Emir Fakhr ad-Din granted the Franciscans permission to return to Nazareth and the church ruins in 1620, at which time they constructed a small structure to enclose the holy grotto that is venerated as the house of Mary.

In 1730, Dahir al-Umar permitted construction of a new church, which became a central gathering place for Nazareth Latin community. The church was enlarged in 1877.

===20th-century basilica===
The old church was completely demolished in 1954 to allow for the construction of a new basilica. The new basilica was designed by the Italian architect Giovanni Muzio, and built by the Israeli building firm Solel Boneh during the years 1960–1969. The Chief Engineer at this project was Ing. Shlomo Lopatin (Aluf) who was dedicated to the Basilica building process for more than 10 years, and it was indeed his life-project. It is built in a style sometimes characterised as Italian Brutalism.

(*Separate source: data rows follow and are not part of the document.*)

==> src/source/huff_params.svh <==
// ************************************************
// huffman decoder parameters
// code length limit and code table geometry
// ************************************************
`ifndef HUFF_PARAMS_SVH
`define HUFF_PARAMS_SVH

// longest legal code, also the width of the path and partial code registers
`define HUFF_MAX_CODE_LEN 16

// one table entry per possible 8-bit symbol
`define HUFF_TABLE_DEPTH 256

// address width of the code table
`define HUFF_ADDR_W 8

// number of written entries, wide enough to hold 256
`define HUFF_COUNT_W 9

`endif

==> src/source/huff_pkg.sv <==
// ************************************************
// huffman decoder package
// code table entry layout and the FSM state types
// ************************************************
`include "huff_params.svh"

package huff_pkg;

    // one code table entry, 29 bits in total
    typedef struct packed {
        logic [7:0]                    symbol; // decoded byte value
        logic [`HUFF_MAX_CODE_LEN-1:0] code;   // right aligned so the first move sits highest
        logic [4:0]                    len;    // code length from 1 to 16
    } code_entry_t;

    typedef enum logic [2:0] {
        HDR_IDLE,      // waiting for start
        HDR_NODE,      // reading one node bit of the preorder tree
        HDR_SYMBOL,    // reading the eight symbol bits after a leaf bit
        HDR_WRITE,     // waiting for the table grant to store the leaf
        HDR_BACKTRACK, // climbing back to the next unvisited right branch
        HDR_DONE,      // tree complete so table_ready is strobed
        HDR_ERROR      // path grew beyond the longest legal code
    } hdr_state_t;

    typedef enum logic [2:0] {
        SYM_IDLE,    // waiting for table_ready
        SYM_COUNT,   // shifting in the 16-bit symbol count
        SYM_TAKE,    // appending one code bit to the partial code
        SYM_LOOKUP,  // requesting one table entry
        SYM_COMPARE, // read data is back and is checked against the partial code
        SYM_DONE     // all counted symbols are out
    } sym_state_t;

endpackage

==> src/source/code_table_if.sv <==
// ************************************************
// code table client bus
// one client's request, command and grant toward the
// table arbiter
// ************************************************
`timescale 1ns/1ps
`include "huff_params.svh"

interface code_table_if;
    import huff_pkg::*;

    logic                    req;   // held until gnt is seen at a rising edge
    logic                    we;    // high for a write and low for a read
    logic [`HUFF_ADDR_W-1:0] addr;
    code_entry_t             wdata;
    logic                    gnt;   // combinational grant from the arbiter
    code_entry_t             rdata; // valid in the cycle after a granted read

    modport client (output req, output we, output addr, output wdata,
                    input gnt, input rdata);

    modport arbiter (input req, input we, input addr, input wdata,
                     output gnt, output rdata);

endinterface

Pope Paul VI celebrated Mass in the new church during his trip to the Holy Land in 1964 The basilica was completed in 1969.

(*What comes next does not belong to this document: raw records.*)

$ cat config.mk
export PLATFORM = sky130hd
export DESIGN_NAME = symbol_decoder_flat
export DESIGN_NICKNAME = d
export VERILOG_FILES = /design/src/source/huff_pkg.sv /design/src/source/code_table_if.sv /design/src/source/symbol_decoder.sv /design/src/flat_wrapper.sv
export VERILOG_INCLUDE_DIRS = /design/src /design/src/source
export SDC_FILE = /design/constraint.sdc
export NUM_CORES = 1
export LEC_CHECK = 0
export ABC_AREA = 1
export ABC_CLOCK_PERIOD_IN_PS = 3400
export BUFFER_PORTS_ARGS = -buffer_cell sky130_fd_sc_hd__buf_2
export CELL_PAD_IN_SITES_DETAIL_PLACEMENT = 2
export CELL_PAD_IN_SITES_GLOBAL_PLACEMENT = 2
export CORE_MARGIN = 3
export CORE_UTILIZATION = 32
export CTS_BUF_LIST = sky130_fd_sc_hd__clkbuf_4
export DETAILED_ROUTE_END_ITERATION = 10
export PLACE_DENSITY_LB_ADDON = 0.05
export SLEW_MARGIN = 10
export SYNTH_ARGS = -nofsm -noshare
export SYNTH_HDL_FRONTEND = slang
export SYNTH_SLANG_ARGS = --single-unit
$ cat constraint.sdc
create_clock -name clk -period 3.4 [get_ports clk]
set_input_delay 0.17 -clock clk [delete_from_list [all_inputs] [get_ports clk]]
set_output_delay 0.17 -clock clk [all_outputs]
set_load 0.03 [all_outputs]
$ cat src/source/huff_params.svh
// ************************************************
// huffman decoder parameters
// code length limit and code table geometry
// ************************************************
`ifndef HUFF_PARAMS_SVH
`define HUFF_PARAMS_SVH

// longest legal code, also the width of the path and partial code registers
`define HUFF_MAX_CODE_LEN 16

// one table entry per possible 8-bit symbol
`define HUFF_TABLE_DEPTH 256

// address width of the code table
`define HUFF_ADDR_W 8

// number of written entries, wide enough to hold 256
`define HUFF_COUNT_W 9

`endif

$ cat src/source/huff_pkg.sv
// ************************************************
// huffman decoder package
// code table entry layout and the FSM state types
// ************************************************
`include "huff_params.svh"

package huff_pkg;

    // one code table entry, 29 bits in total
    typedef struct packed {
        logic [7:0]                    symbol; // decoded byte value
        logic [`HUFF_MAX_CODE_LEN-1:0] code;   // right aligned so the first move sits highest
        logic [4:0]                    len;    // code length from 1 to 16
    } code_entry_t;

    typedef enum logic [2:0] {
        HDR_IDLE,      // waiting for start
        HDR_NODE,      // reading one node bit of the preorder tree
        HDR_SYMBOL,    // reading the eight symbol bits after a leaf bit
        HDR_WRITE,     // waiting for the table grant to store the leaf
        HDR_BACKTRACK, // climbing back to the next unvisited right branch
        HDR_DONE,      // tree complete so table_ready is strobed
        HDR_ERROR      // path grew beyond the longest legal code
    } hdr_state_t;

    typedef enum logic [2:0] {
        SYM_IDLE,    // waiting for table_ready
        SYM_COUNT,   // shifting in the 16-bit symbol count
        SYM_TAKE,    // appending one code bit to the partial code
        SYM_LOOKUP,  // requesting one table entry
        SYM_COMPARE, // read data is back and is checked against the partial code
        SYM_DONE     // all counted symbols are out
    } sym_state_t;

endpackage

$ cat src/source/code_table_if.sv
// ************************************************
// code table client bus
// one client's request, command and grant toward the
// table arbiter
// ************************************************
`timescale 1ns/1ps
`include "huff_params.svh"

interface code_table_if;
    import huff_pkg::*;

    logic                    req;   // held until gnt is seen at a rising edge
    logic                    we;    // high for a write and low for a read
    logic [`HUFF_ADDR_W-1:0] addr;
    code_entry_t             wdata;
    logic                    gnt;   // combinational grant from the arbiter
    code_entry_t             rdata; // valid in the cycle after a granted read

    modport client (output req, output we, output addr, output wdata,
                    input gnt, input rdata);

    modport arbiter (input req, input we, input addr, input wdata,
                     output gnt, output rdata);

endinterface

$ cat src/source/symbol_decoder.sv
// ************************************************
// symbol decoder
// reads the symbol count, then gathers code bits and
// matches them against the code table
// ************************************************
`timescale 1ns/1ps
`include "huff_params.svh"

module symbol_decoder (
    input  logic                     clk,
    input  logic                     rst,
    input  logic                     table_ready,
    input  logic [`HUFF_COUNT_W-1:0] entry_count,
    input  logic                     bit_valid,
    input  logic                     bit_value,
    output logic                     take,
    output logic                     sym_valid,
    output logic [7:0]               sym_data,
    output logic                     done,
    code_table_if.client             tbl
);
    import huff_pkg::*;

    sym_state_t                    state;
    logic [15:0]                   remaining; // symbols still to decode
    logic [3:0]                    count_bit; // count bits shifted in so far
    logic [`HUFF_MAX_CODE_LEN-1:0] code;      // partial code, right aligned
    logic [4:0]                    len;
    logic [`HUFF_COUNT_W-1:0]      idx;       // entry being scanned
    logic                          hit;

    assign hit       = (tbl.rdata.len == len) && (tbl.rdata.code == code);
    assign take      = bit_valid && (state == SYM_COUNT || state == SYM_TAKE);
    assign sym_valid = (state == SYM_COMPARE) && hit;
    assign sym_data  = tbl.rdata.symbol;
    assign done      = (state == SYM_DONE);

    // this client only reads
    assign tbl.req   = (state == SYM_LOOKUP);
    assign tbl.we    = 1'b0;
    assign tbl.addr  = idx[`HUFF_ADDR_W-1:0];
    assign tbl.wdata = '0;

    always_ff @(posedge clk or posedge rst) begin
        if (rst) begin
            state     <= SYM_IDLE;
            remaining <= 16'd0;
            count_bit <= 4'd0;
            code      <= '0;
            len       <= 5'd0;
            idx       <= '0;
        end else begin
            case (state)
                SYM_IDLE: begin
                    if (table_ready) begin
                        state     <= SYM_COUNT;
                        count_bit <= 4'd0;
                    end
                end
                SYM_COUNT: begin
                    if (take) begin
                        remaining <= {remaining[14:0], bit_value};
                        count_bit <= count_bit + 4'd1;
                        code      <= '0;
                        len       <= 5'd0;
                        if (count_bit == 4'd15) begin
                            // an empty message ends right here
                            state <= ({remaining[14:0], bit_value} == 16'd0) ? SYM_DONE : SYM_TAKE;
                        end
                    end
                end
                SYM_TAKE: begin
                    if (take) begin
                        code  <= {code[`HUFF_MAX_CODE_LEN-2:0], bit_value};
                        len   <= len + 5'd1;
                        idx   <= '0; // every new bit rescans from entry 0
                        state <= SYM_LOOKUP;
                    end
                end
                SYM_LOOKUP: begin
                    if (tbl.gnt) begin
                        state <= SYM_COMPARE;
                    end
                end
                SYM_COMPARE: begin
                    if (hit) begin
                        remaining <= remaining - 16'd1;
                        code      <= '0;
                        len       <= 5'd0;
                        state     <= (remaining == 16'd1) ? SYM_DONE : SYM_TAKE;
                    end else if (idx + 1'b1 == entry_count) begin
                        state <= SYM_TAKE; // no entry of this length so the code needs another bit
                    end else begin
                        idx   <= idx + 1'b1;
                        state <= SYM_LOOKUP;
                    end
                end
                SYM_DONE: state <= SYM_IDLE;
                default: state <= SYM_IDLE;
            endcase
        end
    end

    // the header decoder caps every code at 16 bits so a longer partial code is a broken stream
    assert property (@(posedge clk) disable iff (rst)
        (state == SYM_TAKE && take) |-> (len < 5'(`HUFF_MAX_CODE_LEN)))
        else $error("partial code grew beyond the longest table code");

endmodule

$ cat src/flat_wrapper.sv
// flat-port wrapper written by rule: the top's interface ports become plain ports
module symbol_decoder_flat import huff_pkg::*;
  (clk, rst, table_ready, entry_count, bit_valid, bit_value, take, sym_valid, sym_data, done, tbl_req, tbl_we, tbl_addr, tbl_wdata, tbl_gnt, tbl_rdata);
  code_table_if tbl_i ();
  input  logic clk;
  input  logic rst;
  input  logic table_ready;
  input  logic [`HUFF_COUNT_W-1:0] entry_count;
  input  logic bit_valid;
  input  logic bit_value;
  output logic take;
  output logic sym_valid;
  output logic [7:0] sym_data;
  output logic done;
  output wire logic [$bits(tbl_i.req)-1:0] tbl_req;
  output wire logic [$bits(tbl_i.we)-1:0] tbl_we;
  output wire logic [$bits(tbl_i.addr)-1:0] tbl_addr;
  output wire logic [$bits(tbl_i.wdata)-1:0] tbl_wdata;
  input wire logic [$bits(tbl_i.gnt)-1:0] tbl_gnt;
  input wire logic [$bits(tbl_i.rdata)-1:0] tbl_rdata;
  assign tbl_req = tbl_i.req;
  assign tbl_we = tbl_i.we;
  assign tbl_addr = tbl_i.addr;
  assign tbl_wdata = tbl_i.wdata;
  assign tbl_i.gnt = tbl_gnt;
  assign tbl_i.rdata = tbl_rdata;
  symbol_decoder u_core (.clk(clk), .rst(rst), .table_ready(table_ready), .entry_count(entry_count), .bit_valid(bit_valid), .bit_value(bit_value), .take(take), .sym_valid(sym_valid), .sym_data(sym_data), .done(done), .tbl(tbl_i));
endmodule
==> impl_metrics.csv <==
group,metric,value,unit
run_status,outcome,"complete, no violations",
die,dieArea,13200,sq um
synth,postSynthAreaPerCell,7.00,sq um
timing,setup_viol,0,
die,core_area,11500,sq um
die,die_h,115,microns
timing,clock_skew,0.00853,ns
timing,slew_violations,0,
critical_path,critPathSlowestCell,"o21ai_2",
timing,report.final.hold_viol_count,0,
synth,synth.yosys.seq_area_share,34.9,%
global_route,grt_max_degree,39,
global_route,met3_usage,2.11,%
clock_tree,cts.sinks,53,
worst_hold_path,hp-class,"in2reg",
detailed_routing,drt_iter0_markers,81,
placed_design,dp.cells,707,
clock_tree,cts-buffers-inserted,5,
clock_tree,cts_tree,"done",
timing,slew_headroom,48.1,%
critical_path,cp.arrival,2.92,ns
synth,synth-seq-cells,53,
critical_path,critical_path_class,"reg2reg",
critical_path,path_max_fanout,11,
critical_path,crit_top_cell,"nand2_1",
critical_path,worst_setup_path_start_kind,"register",
finish,design_area,4030,sq um
synth,yosys_warnings,0,
finish,finish.utilization,35.0,%
global_route,grt_busiest_layer,"met2",
finish,drive_gt1_share,11.9,%
synth,ys.flop_type,"dfrtp_1",
power_and_ir_drop,p_per_area,663,nW/um^2
critical_path,path_cells,"ha_1, nand2_1, nor2_1, nand2_1, nand3_1, nand3_1, nor2_1, nand3_1, o21ai_2, nand2_1, nand2_1",
detailed_routing,drc,0,
detailed_routing,via_count,3446,
power_and_ir_drop,power_leakage,2.01,nW
detailed_routing,drt-total-wl,10.7,mm
global_route,gr-usage-all-layers,16.5,%
detailed_routing,ant_nets,0,
timing,rsz0062_at_grt,"false",
placed_design,dpl.hpwl,8.36,mm
timing,tightest_slew,0.778,ns
global_route,grt_use_met1,21.3,%
synth,async_reset_ff_share,100,%
clock_tree,clkLatencyLatePin,0.40,ns
clock_tree,cts.htree.levels,2,
detailed_routing,routed_via_density,4.81,
clock_tree,post_cts_buffers,0,
placed_design,dpl_cell_area,3920,sq um
timing,max_freq,389,MHz
placed_design,io_buffers,47,
timing,min_period,2.57,ns
die,dieWidth,115,microns
power_and_ir_drop,ir_drop,0.175,mV
finish,instances_no_fill,716,
timing,holdWs,0.0701,ns
die,fp-row-count,39,
critical_path,cp-end-kind,"register",
critical_path,slowest_delay,0.49,ns
global_route,grt_pass1_wl,17.8,mm
finish,antennaDiodeCount,0,
synth,yosysUniqueCellTypes,31,
global_route,grt_pass1_vias,3655,
clock_tree,cts_root_buf,"clkbuf_4",
die,num_io_pins,94,
synth,synth_cells,543,
global_route,use_met2,29.6,%
timing,fin_crit_sh,75.6,%
global_route,antenna_found_initial,0,
synth,synthesis.area,3800,sq um
critical_path,crit_required,3.75,ns
detailed_routing,wire_per_inst,15.0,microns
clock_tree,cts_max_path_buffers,2,
global_route,grt.overflow.total,0,
flow_run,maxCapViolCount,0,
finish,areaGrowthSynthToFinish,5.99,%
placed_design,gp_congestion,0.758,
timing,setup_tns,0,ns
die,start_util,33.0,%
finish,fin_nets,621,
synth,synth_edf_count,0,
clock_tree,clk_pin_slew_worst_paths,0.16,ns
detailed_routing,firstDrtPassIters,4,
[layout by cell type, fill, tap and decap left out, types with 2 or more instances in the layout]
cell type	synthesis	routed
buf_2	5	47
dfrtp_1	53	53
clkinv_1	2	2
nor2_1	44	44
buf_4	46	4
o21ai_1	12	12
nor4_1	2	2
bufinv_16	0	2
o21bai_1	2	2
o21ai_0	50	50
conb_1	1	30
or2_2	2	2
nand4_1	6	6
nor3_1	10	10
o22ai_1	2	2
xnor2_1	4	4
a21oi_1	3	3
ha_1	5	5
clkbuf_4	0	5
nand3_1	40	40
nand2_1	151	151
xor2_1	25	25
inv_2	1	2
o31ai_1	3	3
inv_1	60	59
[repair_timing]
action	CTS	global route
hold endpoints to repair	32	0
hold buffers	1	0
gates resized for setup	0	0
[registers in the layout, indices dropped and copies added (netlist names)]
name              cells
u_core.code          16
u_core.remaining     16
u_core.idx            9
u_core.len            5
u_core.count_bit      4
u_core.state          3
[layer usage]
metal / vias to the layer above / wire length, microns
li1: 1698 / -
met3: 6 / 318
met1: 1682 / 5000
met2: 60 / 5340
met4: 0 / 97
met5: - / 0
[synthesized netlist by cell type (3+ instances only)]
| library cell | instances | area (sq um) |
|---|---|---|
| o21ai_0 | 50 | 250 |
| xor2_1 | 25 | 219 |
| a21oi_1 | 3 | 15.0 |
| buf_6 | 5 | 56.3 |
| clkbuf_1 | 3 | 11.3 |
| nand4_1 | 6 | 37.5 |
| o31ai_1 | 3 | 22.5 |
| dfrtp_1 | 53 | 1330 |
| nor3_1 | 10 | 50.1 |
| xnor2_1 | 4 | 35.0 |
| buf_2 | 5 | 25.0 |
| nand2_1 | 151 | 567 |
| nor2_1 | 44 | 165 |
| nand3_1 | 40 | 200 |
| ha_1 | 5 | 62.6 |
| buf_4 | 46 | 345 |
| inv_1 | 60 | 225 |
| o21ai_1 | 12 | 60.1 |
[logic make-up after synthesis]
family                     share of synthesized area, %
and+or+nand+nor                                    28.4
buffers and inverters                              17.7
AOI/OAI and AO/OA                                  10.6
DFF                                                34.9
xor gates and xnor gates                           6.68
adders and majority gates                          1.65
other                                            0.0987
[final timing paths]
| check | start | end | slack (ns) | depth (start not counted) |
|---|---|---|---|---|
| worst min register to register | u_core.code[2] | u_core.code[2] | 0.53 | 2 |
| max in group asynchronous | rst | u_core.code[1] | 2.17 | 4 |
| min in group asynchronous | rst | u_core.code[7] | 0.43 | 3 |
| worst max register to register | u_core.idx[0] | u_core.idx[5] | 0.83 | 11 |
| worst max-delay path | u_core.idx[0] | u_core.idx[5] | 0.83 | 11 |
| worst min-delay path | tbl_gnt | u_core.state[0] | 0.07 | 4 |
[critical path, delay by kind of cell, from the launching register on]
kind	cells	cell delay, ns
adder cells (fa/ha/maj)	1	0.24
AND/OR/NAND/NOR	9	1.32
AO/OA/AOI/OAI	1	0.49
flip-flops	1	0.47
[layout make-up]
cell class                      instances  area (sq um)
Tap cell                              143           179
Timing Repair Buffer                   52           275
Clock inverter                          3          65.1
Inverter                               63           236
Multi-Input combinational cell        397          1910
Clock buffer                            5          37.5
Sequential cell                        53          1330
Fill cell                            1417          7490
[stage by stage]
stage               power, W  setup slack (ns)
CTS                  0.00272             0.787
global route         0.00295             0.482
floorplan            0.00199              1.32
detailed placement   0.00225             0.868
finish               0.00267             0.830
global placement     0.00219             0.931
[where the power goes]
group,leakage (nW),switching (W),total [W],internal [W]
Clock,0.0552,0.000229,0.000456,0.000228
Combinational,1.23,0.000910,0.00129,0.000382
Sequential,0.721,0.000157,0.000924,0.000766
Total,2.01,0.00130,0.00267,0.00138
No activity file was read; power rests on OpenSTA's default activity.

Used by the Latin parish, it remains under the control of the Franciscans. It is the largest Christian Church building or sanctuary in the Middle East under the supervision of the Congregation for the Oriental Churches.

Pope John Paul II made a pilgrimage to the Holy Land for the Great Jubilee of 2000 and celebrated Mass at the Basilica of the Annunciation on March 25, 2000.

==Significance and rank==
Under Canon Law, the church enjoys the status of a minor basilica. A historically significant site, considered sacred within some circles of Christianity, particularly Catholicism, the basilica attracts many Catholic, Anglican, and Eastern Orthodox Christian visitors every year.

==Description==
The current Catholic Church is a two-storey building finished in 1969 over the site of earlier churches from the Byzantine, Crusader, and the Israeli -period churches.

===Lower church===
The lower level contains the Grotto of the Annunciation, believed by many Christians to be the remains of the original childhood home of Mary.

===Upper church===
The upper level contains a number of images of Mary, mainly mosaics, each from a different country with significant Catholic population.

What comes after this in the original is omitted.